Monday, December 10th, 2012

Apache Gora

From the webpage:

What is Apache Gora?

The Apache Gora open source framework provides an in-memory data model and persistence for big data. Gora supports persisting to column
stores, key value stores, document stores and RDBMSs, and analyzing the data with extensive Apache Hadoop MapReduce support.

Why Apache Gora?

Although there are various excellent ORM frameworks for relational databases, data modeling in NoSQL data stores differ profoundly from their relational cousins. Moreover, data-model agnostic frameworks such as JDO are not sufficient for use cases, where one needs to use the full power of the data models in column stores. Gora fills this gap by giving the user an easy-to-use in-memory data model and persistence for big data framework with data store specific mappings and built in Apache Hadoop support.

The overall goal for Gora is to become the standard data representation and persistence framework for big data. The roadmap of Gora can be grouped as follows.

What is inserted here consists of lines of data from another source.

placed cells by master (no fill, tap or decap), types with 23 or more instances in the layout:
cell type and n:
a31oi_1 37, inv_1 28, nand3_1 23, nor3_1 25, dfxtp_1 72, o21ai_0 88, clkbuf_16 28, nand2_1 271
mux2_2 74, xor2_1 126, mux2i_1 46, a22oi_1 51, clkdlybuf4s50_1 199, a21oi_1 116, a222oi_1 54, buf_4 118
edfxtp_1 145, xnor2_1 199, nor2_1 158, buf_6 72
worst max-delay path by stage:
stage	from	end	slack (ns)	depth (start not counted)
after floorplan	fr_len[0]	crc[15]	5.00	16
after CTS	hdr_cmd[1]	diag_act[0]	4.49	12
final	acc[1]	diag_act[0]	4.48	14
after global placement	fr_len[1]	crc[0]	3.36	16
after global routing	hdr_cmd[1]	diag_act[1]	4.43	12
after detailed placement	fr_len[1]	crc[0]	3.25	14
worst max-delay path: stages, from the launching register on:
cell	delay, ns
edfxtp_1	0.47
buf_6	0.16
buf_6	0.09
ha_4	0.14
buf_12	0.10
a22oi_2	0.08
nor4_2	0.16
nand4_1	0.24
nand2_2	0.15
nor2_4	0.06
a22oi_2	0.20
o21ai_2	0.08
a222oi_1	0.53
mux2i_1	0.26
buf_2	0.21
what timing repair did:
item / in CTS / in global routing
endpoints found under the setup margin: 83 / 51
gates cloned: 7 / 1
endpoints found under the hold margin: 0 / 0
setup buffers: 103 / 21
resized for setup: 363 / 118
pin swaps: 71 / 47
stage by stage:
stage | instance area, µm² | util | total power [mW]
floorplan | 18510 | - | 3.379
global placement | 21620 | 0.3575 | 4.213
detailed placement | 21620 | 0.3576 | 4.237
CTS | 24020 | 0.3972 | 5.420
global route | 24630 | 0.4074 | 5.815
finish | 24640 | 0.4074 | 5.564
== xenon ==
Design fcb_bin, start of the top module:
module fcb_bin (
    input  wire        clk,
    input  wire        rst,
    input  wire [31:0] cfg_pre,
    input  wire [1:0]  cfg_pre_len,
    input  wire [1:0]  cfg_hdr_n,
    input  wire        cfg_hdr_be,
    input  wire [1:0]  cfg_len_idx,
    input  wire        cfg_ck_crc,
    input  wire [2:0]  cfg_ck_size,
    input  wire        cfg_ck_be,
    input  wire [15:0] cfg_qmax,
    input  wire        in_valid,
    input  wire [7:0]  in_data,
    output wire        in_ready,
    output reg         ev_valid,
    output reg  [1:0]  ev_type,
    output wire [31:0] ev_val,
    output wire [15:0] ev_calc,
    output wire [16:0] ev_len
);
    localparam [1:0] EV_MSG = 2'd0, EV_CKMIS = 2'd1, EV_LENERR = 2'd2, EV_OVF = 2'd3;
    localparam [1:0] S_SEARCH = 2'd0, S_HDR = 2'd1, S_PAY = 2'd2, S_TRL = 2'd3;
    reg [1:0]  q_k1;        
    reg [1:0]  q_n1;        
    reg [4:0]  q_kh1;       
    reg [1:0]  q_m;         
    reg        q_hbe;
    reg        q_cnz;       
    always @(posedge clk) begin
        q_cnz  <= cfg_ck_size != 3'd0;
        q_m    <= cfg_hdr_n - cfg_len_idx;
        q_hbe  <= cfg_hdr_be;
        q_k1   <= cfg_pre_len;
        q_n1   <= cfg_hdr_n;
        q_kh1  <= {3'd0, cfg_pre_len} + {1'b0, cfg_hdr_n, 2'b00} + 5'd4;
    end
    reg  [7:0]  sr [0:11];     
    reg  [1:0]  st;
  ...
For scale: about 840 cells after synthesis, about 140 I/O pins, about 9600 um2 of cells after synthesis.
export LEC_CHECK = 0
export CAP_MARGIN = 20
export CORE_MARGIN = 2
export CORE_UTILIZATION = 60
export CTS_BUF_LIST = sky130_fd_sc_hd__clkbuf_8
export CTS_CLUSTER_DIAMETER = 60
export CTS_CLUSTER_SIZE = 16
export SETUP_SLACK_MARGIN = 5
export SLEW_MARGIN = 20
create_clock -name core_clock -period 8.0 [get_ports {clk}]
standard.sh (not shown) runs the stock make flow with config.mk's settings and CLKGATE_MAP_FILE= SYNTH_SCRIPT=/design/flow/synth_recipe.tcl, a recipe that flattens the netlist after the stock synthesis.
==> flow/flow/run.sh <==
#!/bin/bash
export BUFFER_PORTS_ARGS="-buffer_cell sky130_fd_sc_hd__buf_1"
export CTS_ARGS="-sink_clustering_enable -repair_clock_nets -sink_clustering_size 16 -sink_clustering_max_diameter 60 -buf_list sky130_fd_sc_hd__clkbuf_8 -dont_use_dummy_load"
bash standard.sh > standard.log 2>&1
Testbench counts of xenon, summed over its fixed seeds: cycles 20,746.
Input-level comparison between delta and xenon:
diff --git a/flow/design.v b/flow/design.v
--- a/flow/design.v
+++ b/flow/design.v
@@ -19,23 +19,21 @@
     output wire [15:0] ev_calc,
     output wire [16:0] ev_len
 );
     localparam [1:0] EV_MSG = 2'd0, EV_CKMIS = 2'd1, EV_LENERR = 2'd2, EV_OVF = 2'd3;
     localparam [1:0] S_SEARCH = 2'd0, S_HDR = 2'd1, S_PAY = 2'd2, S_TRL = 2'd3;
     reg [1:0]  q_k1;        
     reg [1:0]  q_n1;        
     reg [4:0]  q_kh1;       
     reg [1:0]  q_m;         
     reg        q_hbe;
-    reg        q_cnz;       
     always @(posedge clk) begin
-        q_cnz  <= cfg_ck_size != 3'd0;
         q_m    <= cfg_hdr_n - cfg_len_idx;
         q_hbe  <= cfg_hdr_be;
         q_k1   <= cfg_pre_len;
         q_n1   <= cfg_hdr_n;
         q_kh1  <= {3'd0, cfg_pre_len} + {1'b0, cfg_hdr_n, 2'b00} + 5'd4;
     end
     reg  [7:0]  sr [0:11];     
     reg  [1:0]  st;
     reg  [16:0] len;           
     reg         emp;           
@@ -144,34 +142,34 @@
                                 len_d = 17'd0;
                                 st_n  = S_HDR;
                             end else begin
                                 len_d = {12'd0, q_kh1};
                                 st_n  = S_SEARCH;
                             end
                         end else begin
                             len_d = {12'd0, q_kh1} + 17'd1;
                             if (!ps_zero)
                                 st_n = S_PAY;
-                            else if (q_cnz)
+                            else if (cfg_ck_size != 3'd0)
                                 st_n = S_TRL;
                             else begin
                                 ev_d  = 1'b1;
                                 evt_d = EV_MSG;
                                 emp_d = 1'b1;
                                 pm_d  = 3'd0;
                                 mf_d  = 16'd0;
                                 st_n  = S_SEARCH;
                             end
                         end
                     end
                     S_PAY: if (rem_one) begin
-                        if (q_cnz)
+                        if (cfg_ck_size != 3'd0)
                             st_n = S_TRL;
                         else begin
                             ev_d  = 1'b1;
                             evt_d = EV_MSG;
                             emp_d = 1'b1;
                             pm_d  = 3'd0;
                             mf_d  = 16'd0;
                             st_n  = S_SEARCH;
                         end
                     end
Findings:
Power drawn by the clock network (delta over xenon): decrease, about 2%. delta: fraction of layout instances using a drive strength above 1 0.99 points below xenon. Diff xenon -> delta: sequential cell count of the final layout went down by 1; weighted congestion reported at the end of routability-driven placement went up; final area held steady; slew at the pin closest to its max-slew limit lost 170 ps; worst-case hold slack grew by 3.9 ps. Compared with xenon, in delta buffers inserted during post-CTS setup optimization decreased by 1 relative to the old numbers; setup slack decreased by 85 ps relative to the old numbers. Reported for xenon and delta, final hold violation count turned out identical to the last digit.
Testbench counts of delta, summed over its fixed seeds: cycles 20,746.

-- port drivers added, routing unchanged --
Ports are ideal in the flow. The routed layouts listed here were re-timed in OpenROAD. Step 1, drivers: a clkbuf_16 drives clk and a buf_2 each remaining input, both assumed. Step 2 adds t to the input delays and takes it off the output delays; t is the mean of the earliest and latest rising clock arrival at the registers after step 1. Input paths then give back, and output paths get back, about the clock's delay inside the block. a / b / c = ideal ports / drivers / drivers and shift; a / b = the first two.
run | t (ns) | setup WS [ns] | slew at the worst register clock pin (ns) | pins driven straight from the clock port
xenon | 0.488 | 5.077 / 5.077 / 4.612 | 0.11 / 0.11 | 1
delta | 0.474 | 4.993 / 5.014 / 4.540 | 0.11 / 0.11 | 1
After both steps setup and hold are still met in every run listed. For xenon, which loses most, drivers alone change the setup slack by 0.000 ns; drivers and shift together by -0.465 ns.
This is an optimization exercise on Yosys and OpenROAD, whose aim is small area, a short achievable clock period and few clock cycles, not a production implementation. The RTL was checked by simulation tests, not by an equivalence proof against the original design. No activity file was given, so power comes from the tool's default toggle rates.

File: flow/flow/run.sh
#!/bin/bash
set -euo pipefail
export SETUP_SLACK_MARGIN=6
export BUFFER_PORTS_ARGS="-buffer_cell sky130_fd_sc_hd__buf_1"
echo 'export DONT_USE_CELLS += sky130_fd_sc_hd__ha_1 sky130_fd_sc_hd__ha_2 sky130_fd_sc_hd__ha_4 sky130_fd_sc_hd__fa_1 sky130_fd_sc_hd__fa_2 sky130_fd_sc_hd__fa_4' >> config.mk
echo 'export SKIP_REPAIR_TIE_FANOUT = 1' >> config.mk
bash standard.sh > flow_make.log 2>&1
File: flow/standard.sh
#!/bin/bash
# synth_recipe.tcl (not shown) runs the flow's synth.tcl, then flattens the netlist and writes it again
# the make line also repeats each setting of config.mk as NAME=value (left out here)
make -C /OpenROAD-flow-scripts/flow DESIGN_CONFIG=/design/flow/config.mk WORK_HOME=/design/flow/orfs CLKGATE_MAP_FILE= SYNTH_SCRIPT=/design/flow/synth_recipe.tcl "${@:-finish}"
File: flow/config.mk
export PLATFORM = sky130hd
export DESIGN_NAME = scc_core
export DESIGN_NICKNAME = scc_core
export VERILOG_FILES = /design/flow/design.v
export SDC_FILE = /design/flow/constraint.sdc
export NUM_CORES = 4
export LEC_CHECK = 0
export CAP_MARGIN = 20
export CORE_MARGIN = 2
export CORE_UTILIZATION = 55
export CTS_BUF_LIST = sky130_fd_sc_hd__clkbuf_4 sky130_fd_sc_hd__clkbuf_8
export CTS_CLUSTER_DIAMETER = 100
export CTS_CLUSTER_SIZE = 30
export SLEW_MARGIN = 20
export DONT_USE_CELLS += sky130_fd_sc_hd__ha_1 sky130_fd_sc_hd__ha_2 sky130_fd_sc_hd__ha_4 sky130_fd_sc_hd__fa_1 sky130_fd_sc_hd__fa_2 sky130_fd_sc_hd__fa_4
export SKIP_REPAIR_TIE_FANOUT = 1
File: flow/constraint.sdc
create_clock -name core_clock -period 10.0 [get_ports {clk}]
set_input_delay 2.0000 -clock core_clock [delete_from_list [all_inputs] [get_ports {clk}]]
set_output_delay 2.0000 -clock core_clock [all_outputs]
set_load 0.01 [all_outputs]
This design comes from an exercise in tuning for small area, a short achievable clock period and few clock cycles on the open sky130 flow, not from production work.
Where RTL was checked, it was by simulation tests only, not by an equivalence proof against the original.
For runs 3 and 4, only the layout was checked, not whether the RTL still works.
Power figures rest on the tool's default switching activity, not on a simulated workload.

## flow/flow/run.sh

```bash
#!/bin/bash
# Standard ORFS layout, with repair_timing aiming well past the clock period
# (a larger setup slack margin); the clock and constraints are unchanged.
set -euo pipefail
bash standard.sh SETUP_SLACK_MARGIN=6 finish > orfs_make.log 2>&1
```

## flow/standard.sh

```bash
#!/bin/bash
# synth_recipe.tcl (not shown) runs the flow's synth.tcl, then flattens the netlist and writes it again
# the make line also repeats each setting of config.mk as NAME=value (left out here)
make -C /OpenROAD-flow-scripts/flow DESIGN_CONFIG=/design/flow/config.mk WORK_HOME=/design/flow/orfs CLKGATE_MAP_FILE= SYNTH_SCRIPT=/design/flow/synth_recipe.tcl "${@:-finish}"
```

## flow/config.mk

```make
export PLATFORM = sky130hd
export DESIGN_NAME = sfla
export DESIGN_NICKNAME = sfla
export VERILOG_FILES = /design/flow/design.v
export SDC_FILE = /design/flow/constraint.sdc
export NUM_CORES = 4
export LEC_CHECK = 0
export CAP_MARGIN = 20
export CORE_MARGIN = 2
export CORE_UTILIZATION = 50
export CTS_CLUSTER_DIAMETER = 70
export CTS_CLUSTER_SIZE = 25
export SLEW_MARGIN = 20
```

## flow/constraint.sdc

```tcl
create_clock -name core_clock -period 10.0 [get_ports {clk}]
set_input_delay 2.0000 -clock core_clock [delete_from_list [all_inputs] [get_ports {clk}]]
set_output_delay 2.0000 -clock core_clock [all_outputs]
set_load 0.01 [all_outputs]
```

  • Data Persistence : Persisting objects to Column stores such as HBase, Cassandra, Hypertable; key-value stores such as Voldermort, Redis, etc; SQL databases, such as MySQL, HSQLDB, flat files in local file system of Hadoop HDFS.
  • Data Access : An easy to use Java-friendly common API for accessing the data regardless of its location.
  • Indexing : Persisting objects to Lucene and Solr indexes, accessing/querying the data with Gora API.
  • Analysis : Accesing the data and making analysis through adapters for Apache Pig, Apache Hive and Cascading
  • MapReduce support : Out-of-the-box and extensive MapReduce (Apache Hadoop) support for data in the data store.

When writing about the Nutch 2.X development path, I discovered my omission of Gora from this blog. Apologies for having overlooked it until now.

Apache Nutch v1.6 and Apache 2.1 Releases

Monday, December 10th, 2012

Apache Nutch v1.6 Released

From the news:

The Apache Nutch PMC are extremely pleased to announce the release of Apache Nutch v1.6. This release includes over 20 bug fixes, the same in improvements, as well as new functionalities including a new HostNormalizer, the ability to dynamically set fetchInterval by MIME-type and functional enhancements to the Indexer API inluding the normalization of URL’s and the deletion of robots noIndex documents. Other notable improvements include the upgrade of key dependencies to Tika 1.2 and Automaton 1.11-8. Please see the list of changes or the release report made in this version for a full breakdown. The release is available here.

See the Nutch 1.x tutorial.

Apache Nutch v2.1 Released

From the news:

The Apache Nutch PMC are very pleased to announce the release of Apache Nutch v2.1. This release continues to provide Nutch users with a simplified Nutch distribution building on the 2.x development drive which is growing in popularity amongst the community. As well as addressing ~20 bugs this release also offers improved properties for better Solr configuration, upgrades to various Gora dependencies and the introduction of the option to build indexes in elastic search. Please see the list of changes made in this version for a full breakdown. The release is available here.

See the Nutch 2.x tutorial.

I haven’t done a detailed comparison but roughly, Nutch 1.x relies upon Solr for storage and Nutch 2.x relies upon Gora and HBase.

Surprised that isn’t in the FAQ.

Perhaps I will investigate further and offer a short summary of the differences.